Ultimately, the reason that RL works is that it is modeled after human intelligence. When we are born, we are not given 10,000 labeled images of a car; we see a car, we interact with it, which is feedback from the environment and store quite quickly the concept of a car. This is especially more visible in our actions as adults. If we decide to go to the supermarket, there are theoretically infinite number of microsteps we take to reach our goal. If a particular road is blocked, we find a way around it. Even if this means passing through an unfamiliar part of the environment, we do it since our focus is on reaching the supermarket. A game is a "toy environment" created to exercise the same faculties.
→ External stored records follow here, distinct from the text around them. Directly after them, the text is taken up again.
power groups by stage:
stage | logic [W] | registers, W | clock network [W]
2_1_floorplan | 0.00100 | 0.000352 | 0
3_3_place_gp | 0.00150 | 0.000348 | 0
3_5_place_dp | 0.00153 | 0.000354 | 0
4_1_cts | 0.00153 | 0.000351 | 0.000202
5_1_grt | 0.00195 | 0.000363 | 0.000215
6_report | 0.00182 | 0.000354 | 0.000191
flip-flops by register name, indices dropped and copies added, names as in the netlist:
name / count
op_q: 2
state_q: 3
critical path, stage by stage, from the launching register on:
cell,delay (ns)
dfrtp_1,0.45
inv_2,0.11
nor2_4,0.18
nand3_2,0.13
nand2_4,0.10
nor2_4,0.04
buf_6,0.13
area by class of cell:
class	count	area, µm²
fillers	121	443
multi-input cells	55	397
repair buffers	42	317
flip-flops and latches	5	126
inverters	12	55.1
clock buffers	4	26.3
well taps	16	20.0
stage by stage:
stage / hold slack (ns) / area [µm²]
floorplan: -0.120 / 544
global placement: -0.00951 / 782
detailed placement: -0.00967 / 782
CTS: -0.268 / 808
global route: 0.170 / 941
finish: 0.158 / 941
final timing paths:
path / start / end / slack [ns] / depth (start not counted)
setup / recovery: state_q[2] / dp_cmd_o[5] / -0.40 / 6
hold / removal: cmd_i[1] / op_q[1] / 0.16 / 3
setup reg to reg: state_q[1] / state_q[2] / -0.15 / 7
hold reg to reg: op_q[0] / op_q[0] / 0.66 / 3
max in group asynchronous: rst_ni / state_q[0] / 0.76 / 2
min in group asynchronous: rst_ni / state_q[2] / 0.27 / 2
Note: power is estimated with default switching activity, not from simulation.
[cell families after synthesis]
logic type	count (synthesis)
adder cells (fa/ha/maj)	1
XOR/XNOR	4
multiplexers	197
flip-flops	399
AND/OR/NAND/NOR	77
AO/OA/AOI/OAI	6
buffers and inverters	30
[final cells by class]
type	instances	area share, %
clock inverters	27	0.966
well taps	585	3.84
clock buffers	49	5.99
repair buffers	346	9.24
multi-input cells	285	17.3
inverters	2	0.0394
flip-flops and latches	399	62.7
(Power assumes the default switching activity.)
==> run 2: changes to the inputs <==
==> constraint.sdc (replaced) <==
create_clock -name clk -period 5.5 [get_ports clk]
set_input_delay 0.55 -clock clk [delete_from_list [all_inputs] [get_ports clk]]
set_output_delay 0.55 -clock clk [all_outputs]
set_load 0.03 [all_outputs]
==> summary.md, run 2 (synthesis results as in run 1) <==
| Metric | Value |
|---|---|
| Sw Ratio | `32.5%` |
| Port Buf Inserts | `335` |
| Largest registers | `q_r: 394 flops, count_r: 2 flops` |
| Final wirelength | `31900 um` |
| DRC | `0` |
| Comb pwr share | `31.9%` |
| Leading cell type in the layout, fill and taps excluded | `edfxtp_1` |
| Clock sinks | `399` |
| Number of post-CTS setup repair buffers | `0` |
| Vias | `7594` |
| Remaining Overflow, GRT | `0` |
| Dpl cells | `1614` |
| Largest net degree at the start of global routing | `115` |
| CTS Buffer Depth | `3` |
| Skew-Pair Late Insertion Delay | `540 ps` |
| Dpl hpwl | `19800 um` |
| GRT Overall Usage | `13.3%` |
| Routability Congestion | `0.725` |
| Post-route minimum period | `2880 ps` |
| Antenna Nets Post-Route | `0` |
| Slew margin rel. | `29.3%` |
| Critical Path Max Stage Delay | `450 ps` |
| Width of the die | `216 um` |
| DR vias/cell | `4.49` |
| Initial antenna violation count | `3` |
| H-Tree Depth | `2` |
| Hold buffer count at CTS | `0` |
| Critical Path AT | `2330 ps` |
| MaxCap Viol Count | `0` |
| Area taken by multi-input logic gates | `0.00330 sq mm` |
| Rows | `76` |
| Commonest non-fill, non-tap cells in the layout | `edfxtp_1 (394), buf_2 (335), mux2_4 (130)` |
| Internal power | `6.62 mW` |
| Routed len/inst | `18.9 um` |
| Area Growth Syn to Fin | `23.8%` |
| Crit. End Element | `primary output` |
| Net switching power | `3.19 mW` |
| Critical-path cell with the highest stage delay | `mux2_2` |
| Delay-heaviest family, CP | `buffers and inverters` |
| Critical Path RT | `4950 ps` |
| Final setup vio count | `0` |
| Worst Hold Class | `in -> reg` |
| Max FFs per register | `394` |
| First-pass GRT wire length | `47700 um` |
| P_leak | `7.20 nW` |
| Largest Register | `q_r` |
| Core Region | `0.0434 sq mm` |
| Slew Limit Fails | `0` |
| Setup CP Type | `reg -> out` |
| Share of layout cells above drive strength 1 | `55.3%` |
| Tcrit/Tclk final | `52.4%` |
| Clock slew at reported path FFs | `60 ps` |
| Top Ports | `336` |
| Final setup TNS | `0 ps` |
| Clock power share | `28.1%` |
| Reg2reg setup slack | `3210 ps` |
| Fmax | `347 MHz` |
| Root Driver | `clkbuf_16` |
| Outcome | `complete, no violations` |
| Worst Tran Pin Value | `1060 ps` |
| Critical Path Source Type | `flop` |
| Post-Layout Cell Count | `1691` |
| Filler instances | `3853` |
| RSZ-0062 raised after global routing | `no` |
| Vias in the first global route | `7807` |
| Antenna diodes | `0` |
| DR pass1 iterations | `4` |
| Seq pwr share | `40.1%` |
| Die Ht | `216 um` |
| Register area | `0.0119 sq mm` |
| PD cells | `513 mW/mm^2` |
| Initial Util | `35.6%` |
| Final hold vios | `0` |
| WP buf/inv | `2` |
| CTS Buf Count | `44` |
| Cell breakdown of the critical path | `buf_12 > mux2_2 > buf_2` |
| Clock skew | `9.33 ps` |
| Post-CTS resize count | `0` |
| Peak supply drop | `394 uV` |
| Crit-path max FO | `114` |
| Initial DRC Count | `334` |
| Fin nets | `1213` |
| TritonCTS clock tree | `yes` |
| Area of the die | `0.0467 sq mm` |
$ cat src/sv/gpl_pad.sv
// ----------------------------------------------------------------------------
// gpl_pad
// pad byte store, link flag and button / stick decode
// ----------------------------------------------------------------------------
module gpl_pad (
  input  logic                 clk,
  input  logic                 rst,
  input  logic                 fire,
  input  gpl_pkg::pad_wr_t     pad_wr,
  output gpl_pkg::pad_status_t status
);
  import gpl_pkg::*;

  logic [7:0] pad_bytes      [PAD_COUNT];
  logic [7:0] pad_bytes_next [PAD_COUNT];
  logic       link_up;
  logic       link_up_next;

  always_comb begin
    for (int i = 0; i < PAD_COUNT; i++) begin
      pad_bytes_next[i] = pad_bytes[i];
    end
    if (pad_wr.we) pad_bytes_next[pad_wr.idx] = pad_wr.data;
    link_up_next = link_up;
    if (pad_wr.link_clr)      link_up_next = 1'b0;
    else if (pad_wr.link_set) link_up_next = 1'b1;
  end

  // decode from the updated state so the result matches this request
  always_comb begin
    status = '0;
    if (link_up_next) begin
      status.connected = 1'b1;
      status.buttons   = ~{pad_bytes_next[1], pad_bytes_next[0]};
      status.right_x   = pad_bytes_next[2] ^ AXIS_FLIP;
      status.right_y   = AXIS_TOP - pad_bytes_next[3];
      status.left_x    = pad_bytes_next[4] ^ AXIS_FLIP;
      status.left_y    = AXIS_TOP - pad_bytes_next[5];
    end
  end

  always_ff @(posedge clk) begin
    if (fire) begin
      for (int i = 0; i < PAD_COUNT; i++) begin
        pad_bytes[i] <= pad_bytes_next[i];
      end
    end
  end

  always_ff @(posedge clk) begin
    if (rst) begin
      link_up <= 1'b0;
    end else if (fire) begin
      link_up <= link_up_next;
    end
  end

endmodule
--- config.mk ---
export PLATFORM = sky130hd
export DESIGN_NAME = node_heartbeat_supervisor_top
export DESIGN_NICKNAME = d
export VERILOG_FILES = /design/src/rtl/core/nhs_pkg.sv /design/src/rtl/core/nhs_core.sv /design/src/rtl/core/node_heartbeat_supervisor_top.sv
export SDC_FILE = /design/constraint.sdc
export NUM_CORES = 1
export LEC_CHECK = 0
export ABC_AREA = 0
export BUFFER_PORTS_ARGS = -buffer_cell sky130_fd_sc_hd__buf_2
export CORE_UTILIZATION = 54
export DETAILED_ROUTE_END_ITERATION = 7
export GPL_ROUTABILITY_DRIVEN = 0
export MAX_ROUTING_LAYER = met4
export PLACE_DENSITY = 0.76
export RECOVER_POWER = 50
export SLEW_MARGIN = 40
export SYNTH_ARGS = -nofsm -noshare
export SYNTH_HDL_FRONTEND = slang
export SYNTH_HIERARCHICAL = 1
export SYNTH_SLANG_ARGS = --single-unit
export TNS_END_PERCENT = 5
--- constraint.sdc ---
create_clock -name aclk -period 3.9 [get_ports aclk]
set_input_delay 0.78 -clock aclk [delete_from_list [all_inputs] [get_ports aclk]]
set_output_delay 0.78 -clock aclk [all_outputs]
set_load 0.05 [all_outputs]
When we play a game, we do not map the entire state space and calculate the best move. In some intuitive way, we know which of the intermediate states are valuable and which positions are advantageous even if we haven't seen or experienced those states before. That is how we can comprehend a game like Go with its mind-boggling complexity and still play creatively.
Beauty and state space reduction
I posit that the abstract word we use, "beauty," encapsulates the value of state space. This word may go down as the most complex word to mathematically define because if we can, then we can program it into an AI. The AI then may be able to exercise creativity of the sort that is, even now (with all the advance of AI), firmly in the human realm of possibility. Mathematicians talk about elegance and beauty as a precept for the correctness of new mathematical work. The greatest equations are often transfixingly simple looking. Scientists who discovered new paradigms like how atoms are structured, how electricity flows, and the influence of DNA on life, know they are right even if they don't have the proof yet. The ideas often seep into their minds years before they rigorously prove their idea. Einstein, as an example, called the first time he thought of the equivalence of frames of reference for acceleration as his happiest thought. It took him many years to compose it into a Theory of Relativity.
If a simple-looking game like Go has so many possible states, imagine the game of life. The number of possible states is truly and completely infinite, in the most infinite sense of the word infinity. We still manage to move forward and, most interestingly, discover new science. We are able to because we are guided by our innate sense of beauty that has guided us with an intuitive sense of valuing states. When you learn new science, and you truly understand, you experience that sense of beauty. Over time you hone that sense and start recognizing new ideas that have the potential of greatness.
An AI does not yet have that ability to distinguish beauty or feel that trembling sense of awe when you understand how sunlight is converted to glucose in chlorophyll, and how that is responsible for the complex life on earth. It even applies to other humans; we see beauty in people (both physical and beyond), it is that same sense at play. The truly deep experiencers of life have figured out a way to recognize this sense of beauty at levels deeper than the our automatic reflex sense.
We all have the mechanism to recognize beauty, it is on us to put it into practice.